Price gained national recognition for his prosecution of Penry for the rape and murder of Pamela Moseley Carpenter in Livingston in 1979.
Price prosecuted the case first in April 1980, when a Trinity County jury convicted Penry of capital murder and sentenced him to death.
In June 1989, the U.S. Supreme Court vacated Penry's sentence, saying jurors should have been told that Penry's alleged retardation could be considered as a mitigating factor.
Price tried the case again in July 1990, when a Waller County jury again sentenced Penry to death. That sentence was thrown out in June 2001 by the Supreme Court, which said botched instructions made it impossible for jurors to spare his life.
In April, a Montgomery County jury found Penry competent for a third death-penalty hearing, and in July, Penry was again sentenced to die for Carpenter's death.
"I've known him all of my adult life," said Trinity County Judge Mark Evans. "The loss of Joe Price leaves a void in so many places.

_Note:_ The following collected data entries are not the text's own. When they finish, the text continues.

`src/hw/ets_pkg.sv`:
```
// Package of constants and types for the event time-stamp capture block.
`default_nettype none

package ets_pkg;

  // ****************************************
  // Register offsets
  // ****************************************
  localparam logic [7:0] ETS_OFS_EVENT_CONTROL    = 8'h13;
  localparam logic [7:0] ETS_OFS_EVENT_COUNTER    = 8'h14;
  localparam logic [7:0] ETS_OFS_CAPTURED_SECONDS = 8'h15;

  // ****************************************
  // Event control field positions
  // ****************************************
  localparam int ETS_BIT_SOURCE_SELECT    = 0;
  localparam int ETS_BIT_OVERWRITE_SELECT = 1;
  localparam int ETS_BIT_STAMP_CLEAR      = 2;
  localparam int ETS_BIT_FILTER_LO        = 4;
  localparam int ETS_BIT_FILTER_HI        = 5;
  localparam int ETS_BIT_LEVEL_SELECT     = 6;
  localparam int ETS_BIT_SECONDS_TOP      = 7;

  // ****************************************
  // Reset values and counter width
  // ****************************************
  localparam logic [7:0] ETS_RST_EVENT_CONTROL = 8'h00;
  localparam logic [7:0] ETS_RST_CAPTURE       = 8'h00;
  localparam logic [7:0] ETS_RST_READ_DATA     = 8'h00;
  localparam int         ETS_COUNTER_WIDTH     = 8;

  // ****************************************
  // Types
  // ****************************************
  // Calendar time as six BCD bytes, also used for the captured copy.
  typedef struct packed {
    logic [7:0] year;
    logic [7:0] month;
    logic [7:0] date;
    logic [7:0] hours;
    logic [7:0] minutes;
    logic [7:0] seconds;
  } ets_cal_time_t;

  // One host register access.
  typedef struct packed {
    logic       wr;
    logic       rd;
    logic [7:0] addr;
    logic [7:0] wdata;
  } ets_reg_req_t;

endpackage : ets_pkg

`default_nettype wire

```
`src/hw/ets_event_counter.sv`:
```
// Wrapping binary event counter with synchronous clear.
`timescale 1ns/10ps
`default_nettype none

module ets_event_counter
  import ets_pkg::*;
#(
  parameter int WIDTH = ETS_COUNTER_WIDTH
) (
  input  wire logic             core_clk,
  input  wire logic             rst,
  input  wire logic             clear,
  input  wire logic             inc,
  output var  logic [WIDTH-1:0] count
);

  // The register map gives the counter one byte; nothing wider fits.
  if (WIDTH < 1 || WIDTH > 8) begin : g_width_check
    $error("ets_event_counter: WIDTH must be 1 to 8");
  end

  logic [WIDTH-1:0] count_reg;
  logic [WIDTH-1:0] count_next;

  // A clear in the same cycle as an event still counts that event, so it is not lost.
  always_comb begin
    count_next = clear ? '0 : count_reg;
    if (inc) begin
      count_next = count_next + WIDTH'(1);
    end
  end

  // Plain binary wrap from all ones back to zero happens by width truncation.
  always_ff @(posedge core_clk or posedge rst) begin
    if (rst) begin
      count_reg <= '0;
    end else begin
      count_reg <= count_next;
    end
  end

  assign count = count_reg;

endmodule : ets_event_counter

`default_nettype wire

```
`src/hw/ets_time_stamp.sv`:
```
// Event time-stamp capture logic with its control and read-back registers.
`timescale 1ns/10ps
`default_nettype none

// Notes on behaviour
// - Writing clear bit zeroes counter and captures.
// - Clear bit returns to zero by itself.
// - Overwrite off keeps first event until flag cleared.
// - Overwrite on captures every event.
// - Source bit picks pin or backup switchover.
// - Capture and counting only while enable set.
// - Eight-bit binary counter wraps to zero.
// - Counter counts regardless of overwrite mode.
// - Counter and seconds registers ignore writes.
// - Captured seconds BCD, top bit zero.
module ets_time_stamp
  import ets_pkg::*;
#(
  parameter int CNT_WIDTH = ETS_COUNTER_WIDTH
) (
  input  wire logic          core_clk,
  input  wire logic          rst,
  input  wire ets_reg_req_t  reg_req,
  output var  logic [7:0]    reg_rdata,
  input  wire logic          stamp_enable,
  input  wire logic          event_input_pin,
  input  wire logic          backup_supply,
  input  wire ets_cal_time_t cal_time,
  input  wire logic          event_flag_clear,
  output var  logic          event_flag,
  output var  ets_cal_time_t captured_time,
  output var  logic [7:0]    event_counter
);

  if (CNT_WIDTH != ETS_COUNTER_WIDTH) begin : g_width_check
    $error("ets_time_stamp: the counter must be one full byte");
  end

  // ****************************************
  // Event detection
  // ****************************************
  logic       pin_q_reg;
  logic       backup_q_reg;
  logic       pin_edge;
  logic       backup_edge;
  logic       src_event;
  logic       count_event;
  logic       capture_event;
  logic [7:0] ctl_reg;
  logic       stamp_clear_reg;
  logic       event_flag_reg;

  // Previous input levels; the pin arrives already filtered and polarity-corrected.
  always_ff @(posedge core_clk or posedge rst) begin
    if (rst) begin
      pin_q_reg    <= 1'b0;
      backup_q_reg <= 1'b0;
    end else begin
      pin_q_reg    <= event_input_pin;
      backup_q_reg <= backup_supply;
    end
  end

  assign pin_edge    = event_input_pin & ~pin_q_reg;
  assign backup_edge = backup_supply & ~backup_q_reg;

  // The source bit decides which edge is an event; the other is ignored.
  assign src_event = ctl_reg[ETS_BIT_SOURCE_SELECT] ? backup_edge : pin_edge;

  // Counting ignores the overwrite mode, only the enable gates it.
  assign count_event = src_event & stamp_enable;

  // First-event mode is armed only while the flag is down.
  assign capture_event = count_event &
                         (ctl_reg[ETS_BIT_OVERWRITE_SELECT] | ~event_flag_reg);

  // ****************************************
  // Control register and self-clearing reset bit
  // ****************************************
  logic ctl_write;

  assign ctl_write = reg_req.wr && (reg_req.addr == ETS_OFS_EVENT_CONTROL);

  // Bit 7 and bit 3 are always zero; the clear bit lives in its own flop.
  always_ff @(posedge core_clk or posedge rst) begin
    if (rst) begin
      ctl_reg <= ETS_RST_EVENT_CONTROL;
    end else if (ctl_write) begin
      ctl_reg <= {1'b0, reg_req.wdata[ETS_BIT_LEVEL_SELECT:ETS_BIT_FILTER_LO], 2'b00,
                  reg_req.wdata[ETS_BIT_OVERWRITE_SELECT:ETS_BIT_SOURCE_SELECT]};
    end
  end

  // Clearing takes one cycle, then the bit drops back by itself.
  always_ff @(posedge core_clk or posedge rst) begin
    if (rst) begin
      stamp_clear_reg <= 1'b0;
    end else begin
      stamp_clear_reg <= ctl_write & reg_req.wdata[ETS_BIT_STAMP_CLEAR];
    end
  end

  // ****************************************
  // Event flag
  // ****************************************
  // A new event beats a host clear in the same cycle so it is never lost.
  always_ff @(posedge core_clk or posedge rst) begin
    if (rst) begin
      event_flag_reg <= 1'b0;
    end else if (count_event) begin
      event_flag_reg <= 1'b1;
    end else if (event_flag_clear) begin
      event_flag_reg <= 1'b0;
    end
  end

  assign event_flag = event_flag_reg;

  // ****************************************
  // Captured time
  // ****************************************
  ets_cal_time_t cap_reg;

  // All six fields load on one edge so they describe one instant.
  // An event coinciding with a clear wins, since it is newer than the clear.
  always_ff @(posedge core_clk or posedge rst) begin
    if (rst) begin
      cap_reg <= {6{ETS_RST_CAPTURE}};
    end else if (capture_event) begin
      cap_reg         <= cal_time;
      cap_reg.seconds <= {1'b0, cal_time.seconds[6:0]};
    end else if (stamp_clear_reg) begin
      cap_reg <= {6{ETS_RST_CAPTURE}};
    end
  end

  assign captured_time = cap_reg;

  // ****************************************
  // Event counter
  // ****************************************
  logic [CNT_WIDTH-1:0] count;

  ets_event_counter #(
    .WIDTH (CNT_WIDTH)
  ) u_counter (
    .core_clk (core_clk),
    .rst      (rst),
    .clear    (stamp_clear_reg),
    .inc      (count_event),
    .count    (count)
  );

  assign event_counter = count;

  // ****************************************
  // Read-back
  // ****************************************
  logic [7:0] rdata_reg;

  // Writes to the counter and seconds offsets have no path into storage.
  always_ff @(posedge core_clk or posedge rst) begin
    if (rst) begin
      rdata_reg <= ETS_RST_READ_DATA;
    end else if (reg_req.rd) begin
      case (reg_req.addr)
        ETS_OFS_EVENT_CONTROL:    rdata_reg <= ctl_reg | {5'h00, stamp_clear_reg, 2'b00};
        ETS_OFS_EVENT_COUNTER:    rdata_reg <= count;
        ETS_OFS_CAPTURED_SECONDS: rdata_reg <= cap_reg.seconds;
        default:                  rdata_reg <= ETS_RST_READ_DATA;
      endcase
    end
  end

  assign reg_rdata = rdata_reg;
endmodule : ets_time_stamp

`default_nettype wire

```
`config.mk`:
```
export PLATFORM = sky130hd
export DESIGN_NAME = ets_time_stamp
export DESIGN_NICKNAME = d
export VERILOG_FILES = /design/src/hw/ets_pkg.sv /design/src/hw/ets_event_counter.sv /design/src/hw/ets_time_stamp.sv
export SDC_FILE = /design/constraint.sdc
export NUM_CORES = 1
export LEC_CHECK = 0
export BUFFER_PORTS_ARGS = -buffer_cell sky130_fd_sc_hd__buf_4
export CAP_MARGIN = 20
export CORE_UTILIZATION = 52
export CTS_CLUSTER_SIZE = 20
export DETAILED_ROUTE_END_ITERATION = 8
export PLACE_DENSITY = 0.92
export SLEW_MARGIN = 20
export SYNTH_ARGS = -nofsm -noshare
export SYNTH_HDL_FRONTEND = slang
export SYNTH_HIERARCHICAL = 1
export SYNTH_SLANG_ARGS = --single-unit
```
`constraint.sdc`:
```
create_clock -name core_clk -period 2.6 [get_ports core_clk]
set_input_delay 0.13 -clock core_clk [delete_from_list [all_inputs] [get_ports core_clk]]
set_output_delay 0.13 -clock core_clk [all_outputs]
set_load 0.05 [all_outputs]
```
======== Word level (Yosys, flattened, before mapping) ========
Cells that the tools add are included.
storage, ports and cells
  bits in registers ....................... 73
  bits in latches ......................... 0
  RAM bits ................................ 0
  ROM bits ................................ 0
  input port bits ......................... 72
  output and inout bits ................... 65
  word-level logic and storage cells ...... 38
  memories kept ........................... 0
operators by class
  add/sub/neg operators ................... 1
  multipliers ............................. 0
  divide/modulo/power cells ............... 0
  magnitude comparators ................... 0
  eq/ne operators ......................... 3
  shift-type cells ........................ 0
  muxes and demuxes ....................... 8
  bitwise operators ....................... 10
  reduce and logical (&&, ||, !) cells .... 3
operator list
  operator             count
  $mux 48              2
  $eq 8x5->1 const B   3
  $pmux 8 s3           1
  $mux 8               2
  $add 8x1->8 const B  1
  $or 7x3->7           1
  $and 1x1->1          5
  $reduce_bool 2->1    2
  $mux 1               3
  $not 1->1            3
  $logic_and 1x1->1    1
  $or 1x1->1           1

======== Logic depth before layout (Yosys ltp) ========
  word-level depth ........................ 6
  depth in mapped cells ................... 6
  depth with buffers taken out ............ 5

======== Hierarchy ========
The synthesis kept the hierarchy.
modules (own cells, without submodules)
  module             times used  cells an instance  area an instance (um^2)  seq. area each (um^2)
  ets_time_stamp     1           217                3,055.4                  1,601.5
  ets_event_counter  1           36                 380.4                    200.2

======== Worst setup path after synthesis ========
Ideal clock, no wire load.
  path kind ............................... register to register
  start ................................... reg u_counter.count_reg[0] (netlist: u_counter/count[0])
  end ..................................... reg u_counter.count_reg[6] (netlist: u_counter/count[6])
  library setup time ...................... 0.078 ns
  data arrival time ....................... 1.663 ns
  required time ........................... 2.522 ns
  slack ................................... 0.859 ns
  cell stages (with the launch flop) ...... 6
  buffers on the path ..................... 0
  period minus slack after synthesis ...... 1.741 ns
  path through ............................ dfrtp_1 -> nor2b_1 -> ha_1 -> nand3_1 -> or3_1 -> a21oi_1
on the way
  word-level cells in the longest chain between the ends .. 3
RTL lines
  element                            line                     text
  from (decl)                        ets_event_counter.sv:22  logic [WIDTH-1:0] count_reg;
  from (signal assigned)             ets_event_counter.sv:38  count_reg <= count_next;
  $mux 8                             ets_event_counter.sv:27  count_next = clear ? '0 : count_reg;
  $add 8x1->8                        ets_event_counter.sv:29  count_next = count_next + WIDTH'(1);
  $mux 8                             ets_event_counter.sv:28  if (inc) begin
  named net u_counter.count_next[6]  ets_event_counter.sv:23  logic [WIDTH-1:0] count_next;
The timed path passes the listed nets, and every way through them passes these cells.
A chain may end at the register's enable or synchronous reset.

======== Worst setup path after layout ========
  start ................................... reg ctl_reg[0]
  end ..................................... reg u_counter.count_reg[7] (netlist: u_counter/count[7])
on the way
  word-level cells in the longest chain between the ends .. 3
RTL lines
  element                            line                     text
  from (decl)                        ets_time_stamp.sv:49     logic [7:0] ctl_reg;
  from (signal assigned)             ets_time_stamp.sv:89     ctl_reg <= {1'b0, reg_req.wdata[ETS_BIT_LEVEL_SELECT:ETS_BIT_FILTER_LO], 2'b00,
  $mux 1                             ets_time_stamp.sv:68     assign src_event = ctl_reg[ETS_BIT_SOURCE_SELECT] ? backup_edge : pin_edge;
  $and 1x1->1                        ets_time_stamp.sv:71     assign count_event = src_event & stamp_enable;
  named net count_event              ets_time_stamp.sv:47     logic count_event;
  $mux 8                             ets_event_counter.sv:28
  named net u_counter.count_next[7]  ets_event_counter.sv:23
The timed path passes the listed nets, and every way through them passes these cells.

==> key figures <==
Finish
  – Area Overhead vs Synth: 36.5%
  – Largest register FFs: 47
  – FF+latch area: 0.00180 mm^2
  – Ant diodes: 0
  – Nets: about 460
  – Share of layout cells above drive strength 1: 55.1%
  – Most common cell after layout, fill and taps aside: buf_4
  – Most frequent cells in the layout: buf_4, dfrtp_1, nor2b_1, mux2_4, mux2_2
  – Multi-input gate area: 0.00151 mm^2
  – Fin cells: about 470
  – Fillers: 466

CTS
  – CTS tree: yes
  – Post_cts resized: 0
  – Skew-Pair Late Insertion Delay: roughly 0.34 ns
  – H-Tree Depth: 3
  – Clock slew at reported path FFs: about 0.080 ns
  – Clock root buffer: clkbuf_8
  – Post-CTS Setup Inserts: 0
  – Cts hold-fix bufs: 4
  – CTS Sinks: 72
  – CTS Buf Count: 9
  – CTS max path bufs: 2

Setup path
  – Worst EP required: around 2.9 ns
  – CP endpoint kind: register
  – CP Max Fanout: 7
  – Worst path cell trace: and4bb_1, or2_2, nand4_2, or3_1, a21oi_1
  – Critical path class: reg2reg
  – Cell family with most CP delay: simple AND/OR/NAND/NOR gates
  – Slowest-stage cell, CP: dfrtp_1
  – Critical Path AT: 2.10 ns
  – Biggest cell delay along the critical path: 0.42 ns
  – CP Buf/Inv Count: 0
  – CP startpoint kind: register

Floorplanning
  – DIE WIDTH: roughly 83 um
  – Num rows: 29
  – # IOs: between 100 and 150
  – Placeable Area: 0.00635 mm^2
  – Die height: 83.3 um
  – Full die area: 0.00694 mm^2
  – Initial Utilization: between 50% and 60%

Yosys
  – Seq cells post-synth: a little over 70
  – Syn Nets: 326
  – Synth Instances: 253
  – Sequential share of the synthesized area: 52.4%
  – Avg Inst Size Synth: 13.6 um^2
  – Yosys warns: 6
  – Area of the mapped netlist: 0.00344 mm^2
  – Yosys cell types: 37

Flow run
  – Number of max-cap violations: 0

STA
  – Count of pins over their slew limit: 0
  – Least-Margin Pin Slew: 0.673 ns
  – Final hold vios: 0
  – Fmax: 543 MHz
  – Max transition margin: between 50 and 60%
  – Minimum clock period: 1.84 ns
  – Setup-failing EPs final: 0
  – Worst Skew: 0.0117 ns
  – Setup TNS: 0 ns
  – Final worst-path cycle share: 70.8%
  – RSZ-0062 raised after global routing: false

Global routing
  – Global Route Usage Sum: 23.7%
  – Initial antenna violation count: 0
  – Largest net degree at the start of global routing: 38
  – Number of global-route vias before repair: between 2000 and 3000
  – First-pass GRT wire length: between 10 and 15 mm
  – GRT overflow: 0

Drt
  – DRC viols: 0
  – Drt pass-1 iters: 4
  – Routed WL: 7.69 mm
  – Via count: 2471
  – Avg WL per Cell: 16.3 um
  – 1st-iter DRT viols: between 80 and 90
  – Antenna Violating Nets Remaining: 0
  – Via-to-Cell Ratio: about 5.2

Power
  – Pint: 0.00250 W
  – Maximum vdd drop: 600 uV
  – Switching power: roughly 0.0016 W
  – Sequential Power Share: 36.3%
  – Clock power frac: between 20% and 30%
  – Gate power share: roughly 43%
  – Pleak: 2.39 nW
  – Pwr/cell area: 877 mW/mm^2
  – Sw frac: 39.3%

Worst hold path
  – HP Class: in2reg

Place
  – Dpl cells: 453
  – Final Wtd Congestion: around 0.7
  – DP Wirelength: 5.51 mm
  – # port buffers: 132

Outcome
  – Status: completed
==> cells in the mapped netlist (all sizes together) <==
cell	count	area (um^2)
dfrtp	72	1800
mux2	59	796
nor2b	51	319
buf	10	96.4
a22oi	6	45.0
o2bb2ai	6	52.6
clkbuf	4	15.0
inv	4	15.0
a21oi	3	15.0
nand3	3	15.0
nand4	3	25.0
nor2	3	11.3
o21ai	3	15.0
or3	3	18.8
xor2	3	26.3
a22o	2	17.5
nand2	2	7.51
and2	1	7.51
and3	1	6.26
and3b	1	8.76
and4	1	11.3
and4b	1	10.0
and4bb	1	12.5
clkinv	1	3.75
conb	1	3.75
ha	1	12.5
mux2i	1	10.0
nor3b	1	7.51
nor4b	1	15.0
o21bai	1	7.51
o22ai	1	12.5
or2	1	6.26
xnor2	1	8.76
==> power groups by stage <==
stage	Sequential (W)	Clock, W	Combinational [W]
final	0.00149	0.000851	0.00177
after global routing	0.00153	0.000920	0.00185
after CTS	0.00149	0.000878	0.00178
after detailed placement	0.00151	0	0.00177
after global placement	0.00150	0	0.00173
after floorplan	0.00223	0	0.000493
==> cell type report <==
| type | instances | area share, % |
|---|---|---|
| timing repair buffer | 141 | 22.8 |
| tap | 77 | 2.05 |
| multi-input combinational | 162 | 32.2 |
| clock buffer | 12 | 3.10 |
| clock inverter | 4 | 0.961 |
| inverter | 5 | 0.400 |
| sequential | 72 | 38.5 |
==> per-stage QoR <==
stage                     util [%]  total power [W]  setup WS, ns  hold slack, ns  cell area, um^2
after CTS                     73.8          0.00415         0.755        0.000304             4690
after global routing          73.8          0.00430         0.651         0.00536             4690
final                         73.8          0.00411         0.759          0.0207             4690
after floorplan                  -          0.00273         0.859         -0.0543             3440
after detailed placement      70.2          0.00327         0.844           0.116             4460
after global placement        70.2          0.00323         0.900           0.109             4460
==> kinds of logic after synthesis <==
| group | after synthesis | synth area share [%] |
|---|---|---|
| simple gates | 74 | 14.0 |
| mux | 60 | 23.5 |
| other cells | 1 | 0.109 |
| compound gates | 22 | 4.81 |
| flops | 72 | 52.4 |
| buf+inv | 19 | 3.79 |
| xor+xnor | 4 | 1.02 |
| fa+ha+maj | 1 | 0.364 |
==> layer usage <==
metal / vias up / global-route usage, % / wire length [um]
li1: 1154 / - / -
met1: 1215 / 30.8 / 3270
met2: 97 / 39.7 / 3880
met3: 5 / 5.27 / 483
met4: 0 / 7.37 / 59
met5: - / 0 / 0
==> worst paths after layout <==
check                      cells past startpoint          from  slack [ns]                  to
min in group asynchronous                      3           rst        0.34  u_counter/count[7]
setup / recovery                               5    ctl_reg[0]        0.76  u_counter/count[7]
max in group asynchronous                      4           rst        1.43        reg_rdata[2]
setup reg to reg                               5    ctl_reg[0]        0.76  u_counter/count[7]
hold reg to reg                                1  reg_rdata[6]        0.50        reg_rdata[6]
hold / removal                                 2    reg_req[2]        0.02     stamp_clear_reg
No activity file was read; power rests on OpenSTA's default activity.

"If you wanted to see what a focused attorney looks like, you only had to watch Joe price preparing and prosecuting a case," Evans said. "He was focused like a laser beam. He could joke and focus at the same time."
Knowing Right from Wrong
http://www.houstonpress.com/issues/2001-03-08/feature.html/1/index.html
Excerpt from this John Paul Penry article:
While Penry made sure no one was coming, Carpenter grabbed the pair of orange-handled scissors she had been using to make Halloween decorations and stabbed them into Penry's back. Penry then knocked the scissors out of her hand and pushed her to the floor. While she was on her way down, Penry whacked Carpenter's head on the stove. As she lay on the kitchen floor, Penry then stomped her with his work boots.
"We verified that later, because she had a perfect heel print on her side where he'd stomped her while she was on her stomach. It ruptured her kidney, and that's what actually killed her."
But Carpenter wasn't dead yet, nor was Penry through. After stomping her, he got down on the floor and raped her.
"Then he got up and went across the room and picked up those damn scissors," says Price. "Came back, sat down on her stomach and said, 'I'm sorry, but I've got to do this.' Said something about he couldn't have her squealing on him. And then he buried the scissors in her chest." That act, says Price, was a clear indication that Penry knew he had done something wrong and that he was in big trouble.
Even then, the notoriously strong-willed Carpenter refused to die.
"He thought that would kill her instantly," says Price, "but she reached up and pulled the goddamn scissors out. When she did that, it scared him and he jumped up and ran out of the house."
Carpenter managed to pull herself across the room to the telephone. First she called a friend, and then an ambulance. At the hospital, emergency room doctors were aware of only the stab wound. They mended the hole in Carpenter's chest and thought they had her stabilized. But when a catheter was inserted, her damaged kidney began hemorrhaging. Pam Carpenter immediately went into shock and died.
And for obvious reasons, Joe and Penry's paths will never cross again.
(If it is not so obvious, Joe is in heaven. Penry will burn in hell one way or another, sooner or later.)
If a case is moved from Jefferson County to Nueces County, the Jefferson County prosecuter still has the case, and still pays the bills.